## What you should do
Where the records below reach the line containing "localparam logic ADDR_DIR", start transcribing, and end with the line containing "be at least 2", exactly and with nothing else added.

Saved entries:
▬▬▬▬▬▬▬▬▬▬

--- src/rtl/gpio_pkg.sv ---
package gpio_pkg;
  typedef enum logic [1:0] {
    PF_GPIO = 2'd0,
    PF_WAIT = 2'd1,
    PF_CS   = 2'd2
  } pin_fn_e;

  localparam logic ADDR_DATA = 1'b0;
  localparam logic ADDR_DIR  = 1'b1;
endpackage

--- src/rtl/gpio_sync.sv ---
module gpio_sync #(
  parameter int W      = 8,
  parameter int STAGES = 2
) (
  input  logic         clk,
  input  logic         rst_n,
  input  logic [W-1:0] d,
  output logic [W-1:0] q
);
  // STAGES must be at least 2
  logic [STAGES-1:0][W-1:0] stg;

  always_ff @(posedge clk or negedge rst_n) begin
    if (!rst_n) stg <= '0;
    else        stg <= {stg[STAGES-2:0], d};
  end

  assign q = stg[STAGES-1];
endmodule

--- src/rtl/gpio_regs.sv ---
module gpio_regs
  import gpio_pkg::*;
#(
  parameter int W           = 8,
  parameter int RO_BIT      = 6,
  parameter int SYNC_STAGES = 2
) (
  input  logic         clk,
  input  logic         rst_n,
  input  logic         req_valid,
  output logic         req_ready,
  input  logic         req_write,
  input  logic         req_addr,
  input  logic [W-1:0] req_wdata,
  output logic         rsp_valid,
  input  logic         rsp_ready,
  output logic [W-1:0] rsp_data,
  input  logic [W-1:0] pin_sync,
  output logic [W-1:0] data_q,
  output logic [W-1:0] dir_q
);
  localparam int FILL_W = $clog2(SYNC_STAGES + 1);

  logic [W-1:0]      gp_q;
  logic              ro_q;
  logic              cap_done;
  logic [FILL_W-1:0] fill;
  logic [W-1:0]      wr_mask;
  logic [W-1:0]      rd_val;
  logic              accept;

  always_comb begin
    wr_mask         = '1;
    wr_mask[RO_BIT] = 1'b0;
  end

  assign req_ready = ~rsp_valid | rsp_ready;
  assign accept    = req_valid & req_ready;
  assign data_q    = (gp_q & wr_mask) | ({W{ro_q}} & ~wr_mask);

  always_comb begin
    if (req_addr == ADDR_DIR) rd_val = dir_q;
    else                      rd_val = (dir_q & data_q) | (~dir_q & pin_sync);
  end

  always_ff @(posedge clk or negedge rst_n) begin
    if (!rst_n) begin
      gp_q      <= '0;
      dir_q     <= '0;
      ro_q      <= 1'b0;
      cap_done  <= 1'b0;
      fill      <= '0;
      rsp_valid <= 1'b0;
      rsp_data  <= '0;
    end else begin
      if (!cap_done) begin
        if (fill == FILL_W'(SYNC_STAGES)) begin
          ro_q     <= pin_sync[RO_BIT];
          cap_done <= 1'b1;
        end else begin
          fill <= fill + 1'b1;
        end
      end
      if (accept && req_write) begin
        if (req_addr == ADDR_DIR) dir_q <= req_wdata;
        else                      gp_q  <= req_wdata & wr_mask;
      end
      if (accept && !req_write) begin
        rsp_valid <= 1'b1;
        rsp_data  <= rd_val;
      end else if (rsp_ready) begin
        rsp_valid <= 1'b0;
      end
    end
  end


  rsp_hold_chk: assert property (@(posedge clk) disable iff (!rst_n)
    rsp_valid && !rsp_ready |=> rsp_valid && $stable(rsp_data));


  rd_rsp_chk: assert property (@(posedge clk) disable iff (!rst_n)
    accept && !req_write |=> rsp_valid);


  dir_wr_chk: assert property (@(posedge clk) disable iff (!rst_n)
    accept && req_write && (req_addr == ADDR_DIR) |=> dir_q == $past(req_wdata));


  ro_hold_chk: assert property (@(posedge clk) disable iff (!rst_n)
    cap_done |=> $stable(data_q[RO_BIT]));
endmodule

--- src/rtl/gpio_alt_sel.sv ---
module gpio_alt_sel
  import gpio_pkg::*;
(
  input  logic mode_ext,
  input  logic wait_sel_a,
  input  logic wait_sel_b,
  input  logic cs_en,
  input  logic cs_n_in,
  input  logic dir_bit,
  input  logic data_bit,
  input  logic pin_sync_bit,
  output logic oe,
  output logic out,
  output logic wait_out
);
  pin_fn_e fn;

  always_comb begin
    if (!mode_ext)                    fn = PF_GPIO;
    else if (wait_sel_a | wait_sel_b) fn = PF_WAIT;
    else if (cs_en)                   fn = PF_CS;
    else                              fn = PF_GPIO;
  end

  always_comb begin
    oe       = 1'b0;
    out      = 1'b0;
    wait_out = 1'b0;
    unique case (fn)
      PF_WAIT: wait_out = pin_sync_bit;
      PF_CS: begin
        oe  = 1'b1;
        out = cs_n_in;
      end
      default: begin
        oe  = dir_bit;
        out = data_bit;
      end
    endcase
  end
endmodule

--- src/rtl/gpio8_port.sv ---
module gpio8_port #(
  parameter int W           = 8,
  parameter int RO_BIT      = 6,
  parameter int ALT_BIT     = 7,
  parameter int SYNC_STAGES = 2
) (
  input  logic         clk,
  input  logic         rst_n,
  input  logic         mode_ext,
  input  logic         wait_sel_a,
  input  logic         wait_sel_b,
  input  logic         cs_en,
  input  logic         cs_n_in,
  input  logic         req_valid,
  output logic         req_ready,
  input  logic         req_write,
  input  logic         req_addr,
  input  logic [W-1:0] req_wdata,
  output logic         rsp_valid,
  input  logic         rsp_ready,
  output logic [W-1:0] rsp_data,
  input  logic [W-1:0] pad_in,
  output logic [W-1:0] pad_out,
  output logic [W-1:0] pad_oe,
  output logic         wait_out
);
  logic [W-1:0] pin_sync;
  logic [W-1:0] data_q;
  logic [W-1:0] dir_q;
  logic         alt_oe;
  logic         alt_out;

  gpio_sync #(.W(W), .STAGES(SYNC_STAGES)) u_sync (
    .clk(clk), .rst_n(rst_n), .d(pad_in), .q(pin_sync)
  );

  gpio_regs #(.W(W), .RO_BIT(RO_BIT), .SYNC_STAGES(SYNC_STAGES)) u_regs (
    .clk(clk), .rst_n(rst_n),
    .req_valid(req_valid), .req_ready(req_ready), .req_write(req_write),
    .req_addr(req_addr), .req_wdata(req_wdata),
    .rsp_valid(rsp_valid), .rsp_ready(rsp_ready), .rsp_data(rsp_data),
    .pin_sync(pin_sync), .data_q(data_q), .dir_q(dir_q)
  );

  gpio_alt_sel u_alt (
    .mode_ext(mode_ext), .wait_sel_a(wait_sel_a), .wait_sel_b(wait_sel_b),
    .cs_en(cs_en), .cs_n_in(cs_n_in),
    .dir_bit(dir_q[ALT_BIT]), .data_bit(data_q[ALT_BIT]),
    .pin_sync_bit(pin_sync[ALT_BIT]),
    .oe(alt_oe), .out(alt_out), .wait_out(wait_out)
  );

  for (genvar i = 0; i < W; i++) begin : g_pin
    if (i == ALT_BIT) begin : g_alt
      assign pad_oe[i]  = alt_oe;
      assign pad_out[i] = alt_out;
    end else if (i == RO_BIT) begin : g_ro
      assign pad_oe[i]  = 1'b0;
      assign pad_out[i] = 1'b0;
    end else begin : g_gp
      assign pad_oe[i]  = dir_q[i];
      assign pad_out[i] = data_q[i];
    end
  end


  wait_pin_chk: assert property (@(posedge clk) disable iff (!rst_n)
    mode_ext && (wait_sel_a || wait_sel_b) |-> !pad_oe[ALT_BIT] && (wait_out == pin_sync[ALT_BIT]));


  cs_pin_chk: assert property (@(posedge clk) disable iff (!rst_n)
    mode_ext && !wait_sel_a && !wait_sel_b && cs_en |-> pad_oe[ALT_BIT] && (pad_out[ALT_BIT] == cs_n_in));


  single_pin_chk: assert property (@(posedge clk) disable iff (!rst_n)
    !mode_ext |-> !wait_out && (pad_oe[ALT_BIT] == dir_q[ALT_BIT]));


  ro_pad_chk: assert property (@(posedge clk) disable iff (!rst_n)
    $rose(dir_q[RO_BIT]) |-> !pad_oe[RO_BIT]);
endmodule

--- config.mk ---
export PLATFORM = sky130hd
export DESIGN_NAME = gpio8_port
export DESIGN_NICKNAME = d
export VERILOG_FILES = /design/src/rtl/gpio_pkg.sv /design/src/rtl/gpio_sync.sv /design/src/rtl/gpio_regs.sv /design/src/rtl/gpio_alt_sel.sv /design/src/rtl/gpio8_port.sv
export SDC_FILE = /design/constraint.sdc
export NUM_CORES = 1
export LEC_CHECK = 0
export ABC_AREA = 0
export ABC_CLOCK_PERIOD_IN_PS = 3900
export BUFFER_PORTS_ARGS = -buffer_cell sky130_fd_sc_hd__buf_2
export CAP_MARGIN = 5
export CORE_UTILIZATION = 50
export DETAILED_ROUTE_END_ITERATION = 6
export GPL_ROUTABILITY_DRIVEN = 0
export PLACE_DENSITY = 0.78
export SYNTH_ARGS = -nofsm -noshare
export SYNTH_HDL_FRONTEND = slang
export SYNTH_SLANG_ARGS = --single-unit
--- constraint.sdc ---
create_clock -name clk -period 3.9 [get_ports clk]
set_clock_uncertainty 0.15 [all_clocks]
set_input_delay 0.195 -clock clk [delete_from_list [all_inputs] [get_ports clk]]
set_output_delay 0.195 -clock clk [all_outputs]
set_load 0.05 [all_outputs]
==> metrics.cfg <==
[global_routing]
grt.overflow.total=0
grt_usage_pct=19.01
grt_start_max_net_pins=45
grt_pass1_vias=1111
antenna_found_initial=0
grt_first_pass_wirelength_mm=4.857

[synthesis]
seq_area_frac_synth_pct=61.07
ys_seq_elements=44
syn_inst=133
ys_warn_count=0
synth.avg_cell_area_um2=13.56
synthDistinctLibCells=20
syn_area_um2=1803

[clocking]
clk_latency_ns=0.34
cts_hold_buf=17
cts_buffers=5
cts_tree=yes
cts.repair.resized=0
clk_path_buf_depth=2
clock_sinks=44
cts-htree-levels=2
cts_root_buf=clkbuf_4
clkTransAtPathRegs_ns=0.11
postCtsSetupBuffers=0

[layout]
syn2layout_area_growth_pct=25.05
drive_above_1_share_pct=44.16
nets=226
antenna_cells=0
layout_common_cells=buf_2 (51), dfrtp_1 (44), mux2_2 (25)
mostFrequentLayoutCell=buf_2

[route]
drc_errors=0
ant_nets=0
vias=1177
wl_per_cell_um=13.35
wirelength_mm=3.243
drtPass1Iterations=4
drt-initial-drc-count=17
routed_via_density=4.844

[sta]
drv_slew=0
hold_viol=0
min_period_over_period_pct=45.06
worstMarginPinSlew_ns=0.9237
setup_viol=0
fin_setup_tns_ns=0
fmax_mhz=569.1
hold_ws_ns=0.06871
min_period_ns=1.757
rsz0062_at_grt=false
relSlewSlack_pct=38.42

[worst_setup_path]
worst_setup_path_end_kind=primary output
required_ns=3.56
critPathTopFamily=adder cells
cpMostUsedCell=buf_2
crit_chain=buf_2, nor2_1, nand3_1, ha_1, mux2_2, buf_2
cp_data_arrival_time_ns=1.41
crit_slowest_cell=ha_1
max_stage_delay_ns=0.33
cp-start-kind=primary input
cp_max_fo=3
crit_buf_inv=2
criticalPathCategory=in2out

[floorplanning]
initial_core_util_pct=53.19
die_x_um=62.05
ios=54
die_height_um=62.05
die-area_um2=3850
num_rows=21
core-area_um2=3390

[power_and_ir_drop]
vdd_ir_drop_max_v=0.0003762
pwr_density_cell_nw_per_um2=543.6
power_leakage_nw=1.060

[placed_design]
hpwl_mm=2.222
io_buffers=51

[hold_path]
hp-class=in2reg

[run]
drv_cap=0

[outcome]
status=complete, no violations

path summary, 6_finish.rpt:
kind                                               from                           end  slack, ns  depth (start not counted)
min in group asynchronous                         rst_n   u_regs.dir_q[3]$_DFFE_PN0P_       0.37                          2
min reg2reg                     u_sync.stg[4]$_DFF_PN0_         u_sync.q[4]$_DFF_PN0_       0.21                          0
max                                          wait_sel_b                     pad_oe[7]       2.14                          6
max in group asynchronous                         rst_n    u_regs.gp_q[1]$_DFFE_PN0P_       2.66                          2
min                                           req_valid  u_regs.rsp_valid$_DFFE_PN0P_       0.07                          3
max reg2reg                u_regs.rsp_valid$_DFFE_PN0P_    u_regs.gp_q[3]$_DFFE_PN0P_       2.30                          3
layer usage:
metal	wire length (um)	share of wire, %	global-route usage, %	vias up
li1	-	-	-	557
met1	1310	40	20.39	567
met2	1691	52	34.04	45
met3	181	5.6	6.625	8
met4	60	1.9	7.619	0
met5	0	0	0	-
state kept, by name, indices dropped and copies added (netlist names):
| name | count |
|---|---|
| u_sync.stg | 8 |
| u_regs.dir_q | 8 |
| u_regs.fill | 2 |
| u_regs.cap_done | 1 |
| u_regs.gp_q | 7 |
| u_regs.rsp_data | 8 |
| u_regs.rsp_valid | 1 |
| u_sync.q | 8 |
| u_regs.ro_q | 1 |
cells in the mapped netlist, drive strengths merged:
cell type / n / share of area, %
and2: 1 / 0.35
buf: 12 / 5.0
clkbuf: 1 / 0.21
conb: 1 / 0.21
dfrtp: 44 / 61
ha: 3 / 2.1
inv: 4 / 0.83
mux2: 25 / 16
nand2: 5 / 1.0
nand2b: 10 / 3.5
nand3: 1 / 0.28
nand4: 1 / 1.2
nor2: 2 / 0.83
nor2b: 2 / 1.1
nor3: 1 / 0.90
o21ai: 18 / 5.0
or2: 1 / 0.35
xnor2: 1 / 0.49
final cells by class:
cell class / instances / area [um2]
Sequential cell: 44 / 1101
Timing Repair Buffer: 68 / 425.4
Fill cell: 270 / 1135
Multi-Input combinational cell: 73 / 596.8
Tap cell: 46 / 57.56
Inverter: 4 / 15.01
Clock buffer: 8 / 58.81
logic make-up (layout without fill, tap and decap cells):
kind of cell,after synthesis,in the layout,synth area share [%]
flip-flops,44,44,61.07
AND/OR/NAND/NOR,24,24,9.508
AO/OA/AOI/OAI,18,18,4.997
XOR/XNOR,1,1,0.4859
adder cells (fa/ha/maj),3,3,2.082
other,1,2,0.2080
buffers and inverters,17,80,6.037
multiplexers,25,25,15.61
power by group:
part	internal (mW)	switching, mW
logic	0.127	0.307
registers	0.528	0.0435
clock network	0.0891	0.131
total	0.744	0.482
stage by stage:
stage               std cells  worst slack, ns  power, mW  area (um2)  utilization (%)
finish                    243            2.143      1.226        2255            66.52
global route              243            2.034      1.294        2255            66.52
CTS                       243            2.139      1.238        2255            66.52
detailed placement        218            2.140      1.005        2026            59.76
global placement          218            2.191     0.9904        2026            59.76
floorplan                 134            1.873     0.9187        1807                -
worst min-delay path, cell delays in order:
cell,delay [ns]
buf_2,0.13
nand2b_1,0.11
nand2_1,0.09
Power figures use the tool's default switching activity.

▬▬▬▬▬▬▬▬▬▬

## Output for this task
  localparam logic ADDR_DIR  = 1'b1;
endpackage

--- src/rtl/gpio_sync.sv ---
module gpio_sync #(
  parameter int W      = 8,
  parameter int STAGES = 2
) (
  input  logic         clk,
  input  logic         rst_n,
  input  logic [W-1:0] d,
  output logic [W-1:0] q
);
  // STAGES must be at least 2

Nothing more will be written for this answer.